**Exercise instructions**: Look below for the line that contains "13 | 91.3 |", then copy it and each following line exactly, through and including the line that contains "55.7% (was 37.5%)".
___ Records provided ___
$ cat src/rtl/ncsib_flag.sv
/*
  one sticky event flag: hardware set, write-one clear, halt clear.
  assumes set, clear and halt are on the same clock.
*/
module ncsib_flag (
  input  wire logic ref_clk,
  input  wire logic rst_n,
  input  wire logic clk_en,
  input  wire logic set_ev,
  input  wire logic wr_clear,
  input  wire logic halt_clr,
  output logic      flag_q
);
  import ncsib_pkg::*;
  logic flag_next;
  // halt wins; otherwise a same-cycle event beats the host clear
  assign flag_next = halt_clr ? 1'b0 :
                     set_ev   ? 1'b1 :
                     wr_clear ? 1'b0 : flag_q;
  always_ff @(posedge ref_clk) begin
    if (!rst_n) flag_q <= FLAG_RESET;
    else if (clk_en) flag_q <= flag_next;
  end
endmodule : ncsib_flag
___
___ Records provided ___
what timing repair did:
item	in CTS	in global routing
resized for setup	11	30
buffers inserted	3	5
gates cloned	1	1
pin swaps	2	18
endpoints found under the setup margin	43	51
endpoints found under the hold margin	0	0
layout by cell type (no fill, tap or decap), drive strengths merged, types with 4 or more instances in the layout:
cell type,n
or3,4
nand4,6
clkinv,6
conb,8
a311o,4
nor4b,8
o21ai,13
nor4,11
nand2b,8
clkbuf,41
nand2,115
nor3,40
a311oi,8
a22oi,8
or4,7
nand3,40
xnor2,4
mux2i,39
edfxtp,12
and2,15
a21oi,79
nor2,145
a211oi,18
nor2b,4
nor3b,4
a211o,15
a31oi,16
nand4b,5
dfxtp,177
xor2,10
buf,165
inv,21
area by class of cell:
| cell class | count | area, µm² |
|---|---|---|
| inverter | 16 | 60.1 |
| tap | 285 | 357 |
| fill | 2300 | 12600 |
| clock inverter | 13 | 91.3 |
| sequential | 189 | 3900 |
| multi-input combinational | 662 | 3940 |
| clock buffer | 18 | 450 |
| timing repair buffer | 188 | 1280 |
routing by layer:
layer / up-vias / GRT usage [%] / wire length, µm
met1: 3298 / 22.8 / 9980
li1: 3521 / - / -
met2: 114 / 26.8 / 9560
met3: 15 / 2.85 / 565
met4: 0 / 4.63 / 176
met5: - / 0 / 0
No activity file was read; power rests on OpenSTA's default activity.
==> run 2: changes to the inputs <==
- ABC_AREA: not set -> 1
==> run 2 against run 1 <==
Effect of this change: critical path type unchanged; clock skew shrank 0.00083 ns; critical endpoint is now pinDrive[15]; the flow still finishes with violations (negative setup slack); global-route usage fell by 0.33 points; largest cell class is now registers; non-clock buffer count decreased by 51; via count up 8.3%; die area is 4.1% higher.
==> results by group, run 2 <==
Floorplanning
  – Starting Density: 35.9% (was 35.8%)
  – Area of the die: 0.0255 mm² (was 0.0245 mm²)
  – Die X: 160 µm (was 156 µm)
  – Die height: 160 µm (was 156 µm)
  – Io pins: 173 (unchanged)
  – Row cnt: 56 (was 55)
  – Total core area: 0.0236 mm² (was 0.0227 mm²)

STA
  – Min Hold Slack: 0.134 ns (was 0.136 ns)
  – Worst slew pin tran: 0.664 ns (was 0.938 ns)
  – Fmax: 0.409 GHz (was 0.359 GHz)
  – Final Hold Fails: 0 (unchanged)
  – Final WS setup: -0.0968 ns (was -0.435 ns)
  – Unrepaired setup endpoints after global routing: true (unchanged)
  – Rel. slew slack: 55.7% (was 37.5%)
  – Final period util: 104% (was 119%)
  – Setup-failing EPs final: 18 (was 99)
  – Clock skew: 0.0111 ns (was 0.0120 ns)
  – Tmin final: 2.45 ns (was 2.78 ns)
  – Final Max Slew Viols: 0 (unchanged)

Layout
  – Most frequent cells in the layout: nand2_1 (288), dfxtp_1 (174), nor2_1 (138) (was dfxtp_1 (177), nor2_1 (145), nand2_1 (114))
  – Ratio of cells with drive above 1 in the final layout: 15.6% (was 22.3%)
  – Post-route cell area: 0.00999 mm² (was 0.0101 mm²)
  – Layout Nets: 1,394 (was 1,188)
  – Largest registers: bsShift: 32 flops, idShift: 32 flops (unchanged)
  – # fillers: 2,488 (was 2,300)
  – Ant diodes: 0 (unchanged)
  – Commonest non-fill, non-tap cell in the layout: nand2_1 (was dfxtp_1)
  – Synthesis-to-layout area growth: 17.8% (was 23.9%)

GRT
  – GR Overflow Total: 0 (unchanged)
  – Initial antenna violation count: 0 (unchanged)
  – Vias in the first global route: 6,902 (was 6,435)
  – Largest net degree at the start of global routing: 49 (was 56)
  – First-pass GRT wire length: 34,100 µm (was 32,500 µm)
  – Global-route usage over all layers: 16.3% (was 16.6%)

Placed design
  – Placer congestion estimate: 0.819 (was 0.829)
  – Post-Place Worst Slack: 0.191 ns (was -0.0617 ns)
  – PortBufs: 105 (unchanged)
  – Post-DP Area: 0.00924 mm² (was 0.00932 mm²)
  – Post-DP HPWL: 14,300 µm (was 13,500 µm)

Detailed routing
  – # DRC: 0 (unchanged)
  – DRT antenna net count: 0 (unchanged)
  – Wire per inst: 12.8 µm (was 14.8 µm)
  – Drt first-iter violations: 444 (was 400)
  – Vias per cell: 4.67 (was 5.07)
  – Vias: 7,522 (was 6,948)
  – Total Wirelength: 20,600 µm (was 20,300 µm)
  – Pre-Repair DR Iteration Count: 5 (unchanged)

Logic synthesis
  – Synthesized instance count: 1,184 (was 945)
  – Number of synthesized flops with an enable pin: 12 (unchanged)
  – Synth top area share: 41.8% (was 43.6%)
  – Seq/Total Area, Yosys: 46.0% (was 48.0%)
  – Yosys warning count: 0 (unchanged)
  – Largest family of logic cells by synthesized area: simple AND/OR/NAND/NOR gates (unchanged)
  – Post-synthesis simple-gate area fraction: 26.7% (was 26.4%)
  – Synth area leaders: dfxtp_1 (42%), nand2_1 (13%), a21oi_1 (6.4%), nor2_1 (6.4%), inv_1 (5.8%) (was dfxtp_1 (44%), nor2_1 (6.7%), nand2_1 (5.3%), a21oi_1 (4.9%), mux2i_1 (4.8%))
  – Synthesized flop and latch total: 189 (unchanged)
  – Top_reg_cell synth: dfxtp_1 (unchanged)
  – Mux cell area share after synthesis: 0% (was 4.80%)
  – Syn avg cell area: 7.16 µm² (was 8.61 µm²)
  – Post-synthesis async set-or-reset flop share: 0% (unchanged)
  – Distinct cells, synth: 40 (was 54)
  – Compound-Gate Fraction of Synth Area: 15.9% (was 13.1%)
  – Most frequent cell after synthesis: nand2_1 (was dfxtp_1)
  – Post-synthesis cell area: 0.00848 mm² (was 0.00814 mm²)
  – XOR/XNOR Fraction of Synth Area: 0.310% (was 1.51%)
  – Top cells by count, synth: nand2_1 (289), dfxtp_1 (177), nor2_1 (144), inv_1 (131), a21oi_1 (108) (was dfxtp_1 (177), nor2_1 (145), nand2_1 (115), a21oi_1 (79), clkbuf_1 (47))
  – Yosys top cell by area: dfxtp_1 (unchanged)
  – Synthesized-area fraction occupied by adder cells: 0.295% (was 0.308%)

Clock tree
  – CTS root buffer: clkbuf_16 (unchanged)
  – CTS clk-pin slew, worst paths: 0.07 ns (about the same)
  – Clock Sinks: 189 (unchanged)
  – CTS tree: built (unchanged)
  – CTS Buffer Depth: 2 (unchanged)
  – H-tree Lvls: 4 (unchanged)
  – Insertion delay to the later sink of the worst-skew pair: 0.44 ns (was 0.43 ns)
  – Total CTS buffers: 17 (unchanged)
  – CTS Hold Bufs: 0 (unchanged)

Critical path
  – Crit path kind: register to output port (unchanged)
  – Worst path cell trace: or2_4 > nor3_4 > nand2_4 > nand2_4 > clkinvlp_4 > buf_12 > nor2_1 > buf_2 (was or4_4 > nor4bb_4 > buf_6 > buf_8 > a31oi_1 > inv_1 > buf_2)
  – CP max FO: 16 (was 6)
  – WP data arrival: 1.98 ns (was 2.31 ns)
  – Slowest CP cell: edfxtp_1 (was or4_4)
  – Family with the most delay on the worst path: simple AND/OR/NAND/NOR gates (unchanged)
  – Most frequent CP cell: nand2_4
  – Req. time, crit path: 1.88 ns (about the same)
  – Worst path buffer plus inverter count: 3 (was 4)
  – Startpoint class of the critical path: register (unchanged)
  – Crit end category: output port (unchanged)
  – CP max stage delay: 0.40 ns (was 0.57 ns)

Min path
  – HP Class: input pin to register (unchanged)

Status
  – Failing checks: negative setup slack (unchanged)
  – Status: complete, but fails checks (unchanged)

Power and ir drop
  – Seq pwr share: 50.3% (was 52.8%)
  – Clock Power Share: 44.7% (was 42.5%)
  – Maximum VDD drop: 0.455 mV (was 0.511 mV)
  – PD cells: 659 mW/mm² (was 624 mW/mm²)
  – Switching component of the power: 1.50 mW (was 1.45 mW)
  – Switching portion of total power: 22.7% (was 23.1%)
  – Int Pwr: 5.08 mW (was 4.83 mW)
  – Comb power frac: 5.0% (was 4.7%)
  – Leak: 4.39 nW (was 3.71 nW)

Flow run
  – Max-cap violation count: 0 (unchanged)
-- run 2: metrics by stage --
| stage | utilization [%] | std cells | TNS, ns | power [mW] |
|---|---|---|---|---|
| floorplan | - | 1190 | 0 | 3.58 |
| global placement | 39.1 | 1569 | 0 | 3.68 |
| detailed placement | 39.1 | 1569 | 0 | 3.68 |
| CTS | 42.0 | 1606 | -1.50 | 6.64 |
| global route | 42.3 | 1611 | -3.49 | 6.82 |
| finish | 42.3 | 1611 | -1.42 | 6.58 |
___
**Solution for this exercise**:
| clock inverter | 13 | 91.3 |
| sequential | 189 | 3900 |
| multi-input combinational | 662 | 3940 |
| clock buffer | 18 | 450 |
| timing repair buffer | 188 | 1280 |
routing by layer:
layer / up-vias / GRT usage [%] / wire length, µm
met1: 3298 / 22.8 / 9980
li1: 3521 / - / -
met2: 114 / 26.8 / 9560
met3: 15 / 2.85 / 565
met4: 0 / 4.63 / 176
met5: - / 0 / 0
No activity file was read; power rests on OpenSTA's default activity.
==> run 2: changes to the inputs <==
- ABC_AREA: not set -> 1
==> run 2 against run 1 <==
Effect of this change: critical path type unchanged; clock skew shrank 0.00083 ns; critical endpoint is now pinDrive[15]; the flow still finishes with violations (negative setup slack); global-route usage fell by 0.33 points; largest cell class is now registers; non-clock buffer count decreased by 51; via count up 8.3%; die area is 4.1% higher.
==> results by group, run 2 <==
Floorplanning
  – Starting Density: 35.9% (was 35.8%)
  – Area of the die: 0.0255 mm² (was 0.0245 mm²)
  – Die X: 160 µm (was 156 µm)
  – Die height: 160 µm (was 156 µm)
  – Io pins: 173 (unchanged)
  – Row cnt: 56 (was 55)
  – Total core area: 0.0236 mm² (was 0.0227 mm²)

STA
  – Min Hold Slack: 0.134 ns (was 0.136 ns)
  – Worst slew pin tran: 0.664 ns (was 0.938 ns)
  – Fmax: 0.409 GHz (was 0.359 GHz)
  – Final Hold Fails: 0 (unchanged)
  – Final WS setup: -0.0968 ns (was -0.435 ns)
  – Unrepaired setup endpoints after global routing: true (unchanged)
  – Rel. slew slack: 55.7% (was 37.5%)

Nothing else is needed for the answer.